:: Exercise inputs

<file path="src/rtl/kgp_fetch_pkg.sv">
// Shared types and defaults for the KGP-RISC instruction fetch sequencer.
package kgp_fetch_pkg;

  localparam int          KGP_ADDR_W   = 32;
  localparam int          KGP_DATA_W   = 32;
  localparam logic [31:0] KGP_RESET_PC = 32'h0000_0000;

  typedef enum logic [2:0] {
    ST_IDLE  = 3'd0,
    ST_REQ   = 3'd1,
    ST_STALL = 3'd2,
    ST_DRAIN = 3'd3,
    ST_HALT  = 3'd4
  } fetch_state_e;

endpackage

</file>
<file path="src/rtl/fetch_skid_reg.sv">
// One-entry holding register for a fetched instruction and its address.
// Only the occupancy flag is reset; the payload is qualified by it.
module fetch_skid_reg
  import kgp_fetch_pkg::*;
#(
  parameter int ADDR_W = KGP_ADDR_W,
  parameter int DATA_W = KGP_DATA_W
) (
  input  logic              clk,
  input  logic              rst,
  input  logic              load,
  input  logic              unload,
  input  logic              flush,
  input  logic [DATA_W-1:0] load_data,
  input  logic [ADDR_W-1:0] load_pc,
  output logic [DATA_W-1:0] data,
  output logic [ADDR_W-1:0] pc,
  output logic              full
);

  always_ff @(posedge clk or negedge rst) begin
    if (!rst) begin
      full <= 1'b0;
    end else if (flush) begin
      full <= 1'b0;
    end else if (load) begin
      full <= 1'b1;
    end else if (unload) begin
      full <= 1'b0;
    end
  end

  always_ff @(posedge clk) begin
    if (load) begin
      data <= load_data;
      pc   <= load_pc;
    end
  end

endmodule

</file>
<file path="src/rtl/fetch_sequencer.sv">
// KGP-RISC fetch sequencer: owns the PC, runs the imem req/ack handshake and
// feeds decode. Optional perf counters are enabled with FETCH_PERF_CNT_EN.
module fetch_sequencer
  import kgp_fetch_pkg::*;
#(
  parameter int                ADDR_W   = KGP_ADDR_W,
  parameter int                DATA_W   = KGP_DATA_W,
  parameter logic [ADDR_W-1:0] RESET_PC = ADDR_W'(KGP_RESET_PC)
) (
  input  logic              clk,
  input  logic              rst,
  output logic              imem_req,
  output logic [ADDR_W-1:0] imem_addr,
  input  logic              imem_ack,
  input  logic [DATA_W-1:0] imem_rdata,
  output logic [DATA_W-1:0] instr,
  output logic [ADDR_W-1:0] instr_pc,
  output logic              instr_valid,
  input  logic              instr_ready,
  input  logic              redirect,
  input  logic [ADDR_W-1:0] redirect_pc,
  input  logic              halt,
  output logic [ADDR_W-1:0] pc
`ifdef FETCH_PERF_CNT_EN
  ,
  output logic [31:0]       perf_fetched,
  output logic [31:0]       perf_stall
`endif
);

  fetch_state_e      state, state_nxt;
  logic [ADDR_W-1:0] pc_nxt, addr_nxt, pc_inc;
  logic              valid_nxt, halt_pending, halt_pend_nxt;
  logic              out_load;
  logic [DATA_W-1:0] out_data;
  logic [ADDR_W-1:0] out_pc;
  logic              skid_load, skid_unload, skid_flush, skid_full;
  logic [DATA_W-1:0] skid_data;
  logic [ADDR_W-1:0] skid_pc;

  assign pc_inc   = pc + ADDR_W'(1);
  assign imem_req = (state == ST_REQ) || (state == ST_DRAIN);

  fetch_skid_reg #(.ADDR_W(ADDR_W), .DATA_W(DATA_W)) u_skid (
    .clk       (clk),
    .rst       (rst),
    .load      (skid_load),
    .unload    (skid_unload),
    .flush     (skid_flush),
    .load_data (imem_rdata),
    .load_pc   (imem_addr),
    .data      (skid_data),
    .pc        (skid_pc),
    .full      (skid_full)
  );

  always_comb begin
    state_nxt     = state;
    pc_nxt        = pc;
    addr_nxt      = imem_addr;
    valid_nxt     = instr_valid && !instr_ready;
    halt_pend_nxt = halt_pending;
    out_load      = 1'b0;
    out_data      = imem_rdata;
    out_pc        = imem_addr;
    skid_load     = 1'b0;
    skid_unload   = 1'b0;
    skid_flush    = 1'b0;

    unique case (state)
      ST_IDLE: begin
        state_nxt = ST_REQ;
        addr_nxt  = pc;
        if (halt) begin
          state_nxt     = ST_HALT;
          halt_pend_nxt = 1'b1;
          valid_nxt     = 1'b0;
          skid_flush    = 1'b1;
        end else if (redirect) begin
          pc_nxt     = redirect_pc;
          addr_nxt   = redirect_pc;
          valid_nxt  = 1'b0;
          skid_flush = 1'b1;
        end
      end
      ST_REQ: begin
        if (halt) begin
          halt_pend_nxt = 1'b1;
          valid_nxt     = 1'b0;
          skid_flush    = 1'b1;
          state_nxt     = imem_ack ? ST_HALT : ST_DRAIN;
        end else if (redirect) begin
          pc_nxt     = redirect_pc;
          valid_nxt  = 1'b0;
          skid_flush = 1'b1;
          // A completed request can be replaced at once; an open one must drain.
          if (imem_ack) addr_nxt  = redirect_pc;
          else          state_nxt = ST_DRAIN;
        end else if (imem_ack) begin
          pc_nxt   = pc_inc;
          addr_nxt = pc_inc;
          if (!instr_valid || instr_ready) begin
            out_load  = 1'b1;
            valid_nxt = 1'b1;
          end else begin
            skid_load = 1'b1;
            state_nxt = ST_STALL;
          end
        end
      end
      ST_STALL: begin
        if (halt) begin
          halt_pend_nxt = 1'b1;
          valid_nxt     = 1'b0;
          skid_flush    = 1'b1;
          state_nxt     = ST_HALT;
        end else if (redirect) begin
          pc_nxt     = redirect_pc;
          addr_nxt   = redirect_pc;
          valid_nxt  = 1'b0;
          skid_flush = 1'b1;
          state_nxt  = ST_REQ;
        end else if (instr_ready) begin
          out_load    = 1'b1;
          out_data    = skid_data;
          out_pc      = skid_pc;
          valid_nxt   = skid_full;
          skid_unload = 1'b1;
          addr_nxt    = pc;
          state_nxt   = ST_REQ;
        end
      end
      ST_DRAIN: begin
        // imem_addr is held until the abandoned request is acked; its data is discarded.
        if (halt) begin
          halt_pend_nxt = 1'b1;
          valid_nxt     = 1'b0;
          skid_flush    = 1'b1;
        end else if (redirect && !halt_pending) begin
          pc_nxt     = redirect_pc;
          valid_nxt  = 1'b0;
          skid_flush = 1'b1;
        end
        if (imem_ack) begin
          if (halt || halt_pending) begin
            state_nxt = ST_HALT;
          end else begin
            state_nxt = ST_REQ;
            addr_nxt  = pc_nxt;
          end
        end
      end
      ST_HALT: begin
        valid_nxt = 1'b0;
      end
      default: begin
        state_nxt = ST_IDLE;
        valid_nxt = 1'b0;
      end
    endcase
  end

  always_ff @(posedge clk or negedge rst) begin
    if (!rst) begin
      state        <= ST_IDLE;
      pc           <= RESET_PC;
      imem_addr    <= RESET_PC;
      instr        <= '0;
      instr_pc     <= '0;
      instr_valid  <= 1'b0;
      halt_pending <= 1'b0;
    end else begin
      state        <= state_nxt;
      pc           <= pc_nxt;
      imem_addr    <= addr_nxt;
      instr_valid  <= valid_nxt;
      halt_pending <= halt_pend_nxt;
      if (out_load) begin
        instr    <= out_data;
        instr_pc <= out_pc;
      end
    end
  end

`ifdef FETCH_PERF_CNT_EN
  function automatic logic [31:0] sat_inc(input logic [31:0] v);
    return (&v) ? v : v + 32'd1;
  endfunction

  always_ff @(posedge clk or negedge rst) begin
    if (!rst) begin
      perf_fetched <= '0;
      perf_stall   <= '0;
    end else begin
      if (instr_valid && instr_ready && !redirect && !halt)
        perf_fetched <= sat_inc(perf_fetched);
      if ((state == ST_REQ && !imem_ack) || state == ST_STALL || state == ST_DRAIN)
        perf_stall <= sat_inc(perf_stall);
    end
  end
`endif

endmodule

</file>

::::
:: Exercise inputs

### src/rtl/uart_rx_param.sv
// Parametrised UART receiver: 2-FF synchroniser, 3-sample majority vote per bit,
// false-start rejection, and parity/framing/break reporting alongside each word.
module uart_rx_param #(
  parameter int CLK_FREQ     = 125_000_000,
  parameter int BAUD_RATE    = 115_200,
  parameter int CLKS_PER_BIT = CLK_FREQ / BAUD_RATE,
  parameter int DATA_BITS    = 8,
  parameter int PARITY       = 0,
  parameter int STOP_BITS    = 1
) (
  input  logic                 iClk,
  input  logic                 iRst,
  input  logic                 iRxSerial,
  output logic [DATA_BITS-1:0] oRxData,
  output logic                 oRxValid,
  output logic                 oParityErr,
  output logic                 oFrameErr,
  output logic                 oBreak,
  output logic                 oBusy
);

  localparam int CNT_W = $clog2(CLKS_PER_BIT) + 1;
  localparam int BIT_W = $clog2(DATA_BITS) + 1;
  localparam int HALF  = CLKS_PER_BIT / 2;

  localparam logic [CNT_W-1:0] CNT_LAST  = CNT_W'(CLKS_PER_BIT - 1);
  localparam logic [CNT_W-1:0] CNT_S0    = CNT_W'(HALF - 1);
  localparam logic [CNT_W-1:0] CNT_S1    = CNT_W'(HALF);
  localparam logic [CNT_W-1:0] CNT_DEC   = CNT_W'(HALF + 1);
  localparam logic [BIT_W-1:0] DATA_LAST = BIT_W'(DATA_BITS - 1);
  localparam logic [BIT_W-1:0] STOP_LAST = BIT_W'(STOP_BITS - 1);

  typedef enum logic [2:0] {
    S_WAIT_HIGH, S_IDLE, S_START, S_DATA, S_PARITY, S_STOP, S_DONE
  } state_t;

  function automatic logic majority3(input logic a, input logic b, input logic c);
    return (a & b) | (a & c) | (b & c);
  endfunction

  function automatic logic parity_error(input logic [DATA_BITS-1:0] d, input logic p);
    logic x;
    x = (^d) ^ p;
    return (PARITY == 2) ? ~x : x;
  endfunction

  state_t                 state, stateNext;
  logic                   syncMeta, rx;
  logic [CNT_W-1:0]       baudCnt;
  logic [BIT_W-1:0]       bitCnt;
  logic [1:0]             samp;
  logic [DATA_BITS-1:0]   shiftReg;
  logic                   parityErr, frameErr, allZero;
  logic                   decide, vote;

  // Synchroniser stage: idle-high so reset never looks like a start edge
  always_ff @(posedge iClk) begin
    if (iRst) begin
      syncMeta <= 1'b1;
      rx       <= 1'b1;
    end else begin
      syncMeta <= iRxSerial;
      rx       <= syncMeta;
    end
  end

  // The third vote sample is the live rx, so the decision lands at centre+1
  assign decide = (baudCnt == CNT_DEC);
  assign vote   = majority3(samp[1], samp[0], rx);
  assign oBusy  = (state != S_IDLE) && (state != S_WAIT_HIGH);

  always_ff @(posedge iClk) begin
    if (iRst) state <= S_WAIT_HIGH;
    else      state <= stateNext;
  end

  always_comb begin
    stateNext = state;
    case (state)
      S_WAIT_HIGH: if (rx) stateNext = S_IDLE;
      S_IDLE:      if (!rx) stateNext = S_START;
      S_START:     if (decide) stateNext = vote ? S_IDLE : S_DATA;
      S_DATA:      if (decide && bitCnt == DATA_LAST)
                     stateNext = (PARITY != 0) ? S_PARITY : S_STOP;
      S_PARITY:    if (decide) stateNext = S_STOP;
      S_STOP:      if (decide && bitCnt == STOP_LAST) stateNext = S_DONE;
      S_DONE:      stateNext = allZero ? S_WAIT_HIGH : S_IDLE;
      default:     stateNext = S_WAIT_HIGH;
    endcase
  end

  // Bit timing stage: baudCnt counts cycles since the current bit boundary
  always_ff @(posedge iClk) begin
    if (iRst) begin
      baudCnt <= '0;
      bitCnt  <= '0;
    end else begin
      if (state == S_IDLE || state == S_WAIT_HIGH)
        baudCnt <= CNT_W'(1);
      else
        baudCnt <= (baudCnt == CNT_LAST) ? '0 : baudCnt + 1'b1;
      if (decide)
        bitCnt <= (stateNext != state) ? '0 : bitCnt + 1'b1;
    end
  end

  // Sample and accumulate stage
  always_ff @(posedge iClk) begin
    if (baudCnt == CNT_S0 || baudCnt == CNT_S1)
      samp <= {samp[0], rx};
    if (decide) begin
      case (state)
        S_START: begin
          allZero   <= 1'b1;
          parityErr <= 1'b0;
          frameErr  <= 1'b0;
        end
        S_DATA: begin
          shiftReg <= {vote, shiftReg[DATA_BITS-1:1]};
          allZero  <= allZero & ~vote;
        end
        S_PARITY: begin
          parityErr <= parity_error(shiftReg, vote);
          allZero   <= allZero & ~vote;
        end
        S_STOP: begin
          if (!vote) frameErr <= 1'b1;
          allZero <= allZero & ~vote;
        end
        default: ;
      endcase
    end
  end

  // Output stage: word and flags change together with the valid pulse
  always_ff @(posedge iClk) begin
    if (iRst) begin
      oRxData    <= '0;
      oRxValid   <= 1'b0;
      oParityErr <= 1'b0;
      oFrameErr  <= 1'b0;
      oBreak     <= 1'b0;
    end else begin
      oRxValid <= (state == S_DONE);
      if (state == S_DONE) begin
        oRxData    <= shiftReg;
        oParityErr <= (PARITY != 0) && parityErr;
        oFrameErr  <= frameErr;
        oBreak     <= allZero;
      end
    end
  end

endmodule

::::
:: Exercise inputs

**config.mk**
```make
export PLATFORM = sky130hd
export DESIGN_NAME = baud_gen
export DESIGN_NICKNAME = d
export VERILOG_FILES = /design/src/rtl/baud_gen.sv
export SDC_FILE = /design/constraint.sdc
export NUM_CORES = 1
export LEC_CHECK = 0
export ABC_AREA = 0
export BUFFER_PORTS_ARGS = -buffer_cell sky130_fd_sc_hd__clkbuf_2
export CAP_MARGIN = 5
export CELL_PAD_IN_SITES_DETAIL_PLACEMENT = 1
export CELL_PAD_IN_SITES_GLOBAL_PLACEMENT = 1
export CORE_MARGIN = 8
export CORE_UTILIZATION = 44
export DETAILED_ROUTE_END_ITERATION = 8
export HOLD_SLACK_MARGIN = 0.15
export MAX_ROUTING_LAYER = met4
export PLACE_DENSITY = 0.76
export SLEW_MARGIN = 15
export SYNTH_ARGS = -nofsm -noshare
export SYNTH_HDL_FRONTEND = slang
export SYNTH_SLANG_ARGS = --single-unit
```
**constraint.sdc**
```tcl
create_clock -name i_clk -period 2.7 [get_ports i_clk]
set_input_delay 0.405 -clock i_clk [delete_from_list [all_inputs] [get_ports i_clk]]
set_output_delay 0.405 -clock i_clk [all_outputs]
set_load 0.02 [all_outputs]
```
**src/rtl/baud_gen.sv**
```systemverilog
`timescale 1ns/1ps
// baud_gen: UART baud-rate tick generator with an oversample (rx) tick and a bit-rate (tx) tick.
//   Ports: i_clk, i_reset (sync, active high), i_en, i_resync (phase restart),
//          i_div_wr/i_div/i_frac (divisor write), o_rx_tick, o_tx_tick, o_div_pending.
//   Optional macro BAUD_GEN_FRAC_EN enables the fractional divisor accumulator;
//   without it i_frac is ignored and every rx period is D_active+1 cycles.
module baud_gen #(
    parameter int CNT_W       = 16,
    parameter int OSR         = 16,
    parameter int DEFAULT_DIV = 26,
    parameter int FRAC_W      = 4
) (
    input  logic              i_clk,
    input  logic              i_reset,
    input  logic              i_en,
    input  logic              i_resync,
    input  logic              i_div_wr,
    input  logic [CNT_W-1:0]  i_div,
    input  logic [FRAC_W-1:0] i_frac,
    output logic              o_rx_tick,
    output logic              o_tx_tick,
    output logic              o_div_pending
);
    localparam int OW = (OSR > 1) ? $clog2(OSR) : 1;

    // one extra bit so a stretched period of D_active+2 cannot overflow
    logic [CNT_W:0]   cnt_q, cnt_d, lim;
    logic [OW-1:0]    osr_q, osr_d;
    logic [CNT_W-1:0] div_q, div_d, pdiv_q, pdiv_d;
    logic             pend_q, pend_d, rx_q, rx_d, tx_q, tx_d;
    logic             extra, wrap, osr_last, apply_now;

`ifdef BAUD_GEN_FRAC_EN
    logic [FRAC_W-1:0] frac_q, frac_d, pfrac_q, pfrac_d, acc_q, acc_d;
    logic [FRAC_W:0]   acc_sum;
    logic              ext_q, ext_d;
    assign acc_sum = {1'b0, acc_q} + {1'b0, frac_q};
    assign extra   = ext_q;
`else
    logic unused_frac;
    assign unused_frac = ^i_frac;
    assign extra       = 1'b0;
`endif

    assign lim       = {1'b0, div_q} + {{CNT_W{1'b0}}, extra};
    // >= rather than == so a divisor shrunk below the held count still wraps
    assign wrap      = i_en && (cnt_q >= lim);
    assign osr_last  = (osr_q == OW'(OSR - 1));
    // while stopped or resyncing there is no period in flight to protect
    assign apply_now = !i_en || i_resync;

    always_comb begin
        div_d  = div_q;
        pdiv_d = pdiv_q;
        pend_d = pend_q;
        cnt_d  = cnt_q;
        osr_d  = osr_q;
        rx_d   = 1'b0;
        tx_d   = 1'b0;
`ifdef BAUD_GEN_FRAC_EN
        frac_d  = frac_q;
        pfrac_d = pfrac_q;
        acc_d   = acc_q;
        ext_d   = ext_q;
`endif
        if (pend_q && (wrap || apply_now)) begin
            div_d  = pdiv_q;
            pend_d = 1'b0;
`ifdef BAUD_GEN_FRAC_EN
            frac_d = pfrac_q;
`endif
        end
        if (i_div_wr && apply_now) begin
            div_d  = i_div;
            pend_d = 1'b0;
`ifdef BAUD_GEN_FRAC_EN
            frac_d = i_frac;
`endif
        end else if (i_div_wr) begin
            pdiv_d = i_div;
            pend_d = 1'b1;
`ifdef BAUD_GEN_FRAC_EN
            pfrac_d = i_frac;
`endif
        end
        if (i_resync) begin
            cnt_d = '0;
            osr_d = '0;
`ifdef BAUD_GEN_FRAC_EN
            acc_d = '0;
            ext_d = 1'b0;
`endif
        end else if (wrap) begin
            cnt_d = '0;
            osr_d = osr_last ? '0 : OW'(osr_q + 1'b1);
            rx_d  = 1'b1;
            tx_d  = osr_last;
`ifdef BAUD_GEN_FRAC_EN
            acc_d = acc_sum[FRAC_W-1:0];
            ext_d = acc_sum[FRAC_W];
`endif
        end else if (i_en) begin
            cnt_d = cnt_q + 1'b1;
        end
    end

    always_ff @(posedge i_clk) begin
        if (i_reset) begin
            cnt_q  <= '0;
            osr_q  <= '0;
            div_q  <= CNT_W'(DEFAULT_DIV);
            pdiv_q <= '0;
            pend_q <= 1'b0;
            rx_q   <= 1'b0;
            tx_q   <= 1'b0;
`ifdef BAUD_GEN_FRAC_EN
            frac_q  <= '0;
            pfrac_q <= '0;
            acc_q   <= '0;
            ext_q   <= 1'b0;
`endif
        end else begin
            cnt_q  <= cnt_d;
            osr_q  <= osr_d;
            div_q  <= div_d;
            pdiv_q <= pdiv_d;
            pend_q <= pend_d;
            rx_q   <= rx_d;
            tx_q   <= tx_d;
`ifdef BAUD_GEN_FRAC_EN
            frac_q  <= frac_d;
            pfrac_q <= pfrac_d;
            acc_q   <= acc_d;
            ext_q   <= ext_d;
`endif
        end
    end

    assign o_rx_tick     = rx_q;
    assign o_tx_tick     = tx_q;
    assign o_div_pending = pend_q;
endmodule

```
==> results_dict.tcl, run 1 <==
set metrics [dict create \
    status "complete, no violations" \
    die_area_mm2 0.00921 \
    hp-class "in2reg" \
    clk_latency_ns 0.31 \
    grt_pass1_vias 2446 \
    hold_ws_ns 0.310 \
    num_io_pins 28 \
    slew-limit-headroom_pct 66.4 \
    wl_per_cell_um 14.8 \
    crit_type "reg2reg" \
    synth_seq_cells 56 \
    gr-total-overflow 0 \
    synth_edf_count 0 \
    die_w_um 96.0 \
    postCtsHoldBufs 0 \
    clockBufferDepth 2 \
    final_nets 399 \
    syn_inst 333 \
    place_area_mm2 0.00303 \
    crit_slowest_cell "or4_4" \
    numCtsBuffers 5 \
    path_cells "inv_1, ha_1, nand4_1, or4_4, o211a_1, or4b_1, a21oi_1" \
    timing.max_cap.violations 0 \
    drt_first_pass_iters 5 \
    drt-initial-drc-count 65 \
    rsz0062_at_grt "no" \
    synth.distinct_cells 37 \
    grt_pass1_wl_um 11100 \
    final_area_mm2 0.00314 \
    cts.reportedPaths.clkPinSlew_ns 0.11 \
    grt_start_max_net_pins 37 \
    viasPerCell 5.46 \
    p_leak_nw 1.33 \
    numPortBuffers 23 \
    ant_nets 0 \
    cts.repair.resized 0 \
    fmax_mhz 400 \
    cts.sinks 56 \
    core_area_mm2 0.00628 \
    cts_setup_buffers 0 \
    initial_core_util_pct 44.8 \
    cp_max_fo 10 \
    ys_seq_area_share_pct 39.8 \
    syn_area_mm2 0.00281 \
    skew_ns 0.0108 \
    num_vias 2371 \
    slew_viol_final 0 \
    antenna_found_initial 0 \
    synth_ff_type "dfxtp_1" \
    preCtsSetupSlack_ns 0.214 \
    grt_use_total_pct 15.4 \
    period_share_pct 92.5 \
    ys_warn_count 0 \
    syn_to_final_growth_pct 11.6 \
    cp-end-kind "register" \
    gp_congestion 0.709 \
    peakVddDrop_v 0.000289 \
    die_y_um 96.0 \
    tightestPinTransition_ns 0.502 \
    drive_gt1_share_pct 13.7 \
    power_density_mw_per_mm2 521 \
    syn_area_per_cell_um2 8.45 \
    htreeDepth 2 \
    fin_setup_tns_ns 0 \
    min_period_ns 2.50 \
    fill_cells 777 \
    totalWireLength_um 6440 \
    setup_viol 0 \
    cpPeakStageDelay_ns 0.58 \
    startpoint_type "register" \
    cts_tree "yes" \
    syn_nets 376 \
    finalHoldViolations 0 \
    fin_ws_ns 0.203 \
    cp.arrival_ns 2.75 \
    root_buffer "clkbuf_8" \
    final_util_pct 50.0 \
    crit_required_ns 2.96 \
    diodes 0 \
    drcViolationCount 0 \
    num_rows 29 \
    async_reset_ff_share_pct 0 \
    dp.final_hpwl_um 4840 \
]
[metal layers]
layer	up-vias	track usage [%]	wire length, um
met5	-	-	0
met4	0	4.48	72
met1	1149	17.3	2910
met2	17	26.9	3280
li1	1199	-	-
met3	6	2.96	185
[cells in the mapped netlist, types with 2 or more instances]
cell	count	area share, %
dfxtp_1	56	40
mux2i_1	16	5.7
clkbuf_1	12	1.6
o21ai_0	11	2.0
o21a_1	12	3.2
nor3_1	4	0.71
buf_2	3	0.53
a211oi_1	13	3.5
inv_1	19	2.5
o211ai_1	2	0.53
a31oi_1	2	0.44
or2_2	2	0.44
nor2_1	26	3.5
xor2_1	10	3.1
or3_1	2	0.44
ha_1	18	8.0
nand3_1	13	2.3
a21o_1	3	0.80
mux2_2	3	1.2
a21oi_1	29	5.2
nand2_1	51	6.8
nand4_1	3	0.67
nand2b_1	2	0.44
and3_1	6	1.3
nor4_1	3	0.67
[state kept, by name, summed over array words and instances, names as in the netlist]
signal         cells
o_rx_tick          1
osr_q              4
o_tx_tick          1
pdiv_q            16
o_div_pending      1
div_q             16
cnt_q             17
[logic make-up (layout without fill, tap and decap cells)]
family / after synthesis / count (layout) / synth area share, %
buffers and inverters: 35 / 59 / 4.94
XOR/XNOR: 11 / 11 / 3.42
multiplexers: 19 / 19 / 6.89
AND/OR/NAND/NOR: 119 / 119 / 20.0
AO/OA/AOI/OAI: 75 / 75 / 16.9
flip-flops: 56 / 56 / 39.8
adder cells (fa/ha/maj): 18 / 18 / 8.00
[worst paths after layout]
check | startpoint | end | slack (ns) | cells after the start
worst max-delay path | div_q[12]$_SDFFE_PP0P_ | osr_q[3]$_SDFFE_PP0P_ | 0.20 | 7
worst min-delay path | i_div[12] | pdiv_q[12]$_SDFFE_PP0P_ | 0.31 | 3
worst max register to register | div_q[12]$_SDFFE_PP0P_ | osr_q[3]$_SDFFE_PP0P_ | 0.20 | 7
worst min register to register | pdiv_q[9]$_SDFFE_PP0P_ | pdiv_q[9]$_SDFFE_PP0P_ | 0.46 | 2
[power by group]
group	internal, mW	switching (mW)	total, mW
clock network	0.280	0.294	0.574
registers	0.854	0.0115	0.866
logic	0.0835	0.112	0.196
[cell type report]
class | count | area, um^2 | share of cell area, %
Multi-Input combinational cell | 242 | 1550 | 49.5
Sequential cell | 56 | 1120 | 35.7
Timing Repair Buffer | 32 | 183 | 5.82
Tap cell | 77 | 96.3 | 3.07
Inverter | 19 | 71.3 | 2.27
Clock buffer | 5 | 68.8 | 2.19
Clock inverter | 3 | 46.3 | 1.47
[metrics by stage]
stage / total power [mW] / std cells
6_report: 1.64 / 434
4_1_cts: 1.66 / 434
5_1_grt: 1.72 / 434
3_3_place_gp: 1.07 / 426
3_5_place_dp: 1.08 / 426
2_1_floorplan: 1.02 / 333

::::

> **Work order**: Return exactly the lines above from the line that has "wl_per_cell_um 14.8 \" through the line that has "[metal layers]", inclusive, and nothing else.

> **Completed task**:
    wl_per_cell_um 14.8 \
    crit_type "reg2reg" \
    synth_seq_cells 56 \
    gr-total-overflow 0 \
    synth_edf_count 0 \
    die_w_um 96.0 \
    postCtsHoldBufs 0 \
    clockBufferDepth 2 \
    final_nets 399 \
    syn_inst 333 \
    place_area_mm2 0.00303 \
    crit_slowest_cell "or4_4" \
    numCtsBuffers 5 \
    path_cells "inv_1, ha_1, nand4_1, or4_4, o211a_1, or4b_1, a21oi_1" \
    timing.max_cap.violations 0 \
    drt_first_pass_iters 5 \
    drt-initial-drc-count 65 \
    rsz0062_at_grt "no" \
    synth.distinct_cells 37 \
    grt_pass1_wl_um 11100 \
    final_area_mm2 0.00314 \
    cts.reportedPaths.clkPinSlew_ns 0.11 \
    grt_start_max_net_pins 37 \
    viasPerCell 5.46 \
    p_leak_nw 1.33 \
    numPortBuffers 23 \
    ant_nets 0 \
    cts.repair.resized 0 \
    fmax_mhz 400 \
    cts.sinks 56 \
    core_area_mm2 0.00628 \
    cts_setup_buffers 0 \
    initial_core_util_pct 44.8 \
    cp_max_fo 10 \
    ys_seq_area_share_pct 39.8 \
    syn_area_mm2 0.00281 \
    skew_ns 0.0108 \
    num_vias 2371 \
    slew_viol_final 0 \
    antenna_found_initial 0 \
    synth_ff_type "dfxtp_1" \
    preCtsSetupSlack_ns 0.214 \
    grt_use_total_pct 15.4 \
    period_share_pct 92.5 \
    ys_warn_count 0 \
    syn_to_final_growth_pct 11.6 \
    cp-end-kind "register" \
    gp_congestion 0.709 \
    peakVddDrop_v 0.000289 \
    die_y_um 96.0 \
    tightestPinTransition_ns 0.502 \
    drive_gt1_share_pct 13.7 \
    power_density_mw_per_mm2 521 \
    syn_area_per_cell_um2 8.45 \
    htreeDepth 2 \
    fin_setup_tns_ns 0 \
    min_period_ns 2.50 \
    fill_cells 777 \
    totalWireLength_um 6440 \
    setup_viol 0 \
    cpPeakStageDelay_ns 0.58 \
    startpoint_type "register" \
    cts_tree "yes" \
    syn_nets 376 \
    finalHoldViolations 0 \
    fin_ws_ns 0.203 \
    cp.arrival_ns 2.75 \
    root_buffer "clkbuf_8" \
    final_util_pct 50.0 \
    crit_required_ns 2.96 \
    diodes 0 \
    drcViolationCount 0 \
    num_rows 29 \
    async_reset_ff_share_pct 0 \
    dp.final_hpwl_um 4840 \
]
[metal layers]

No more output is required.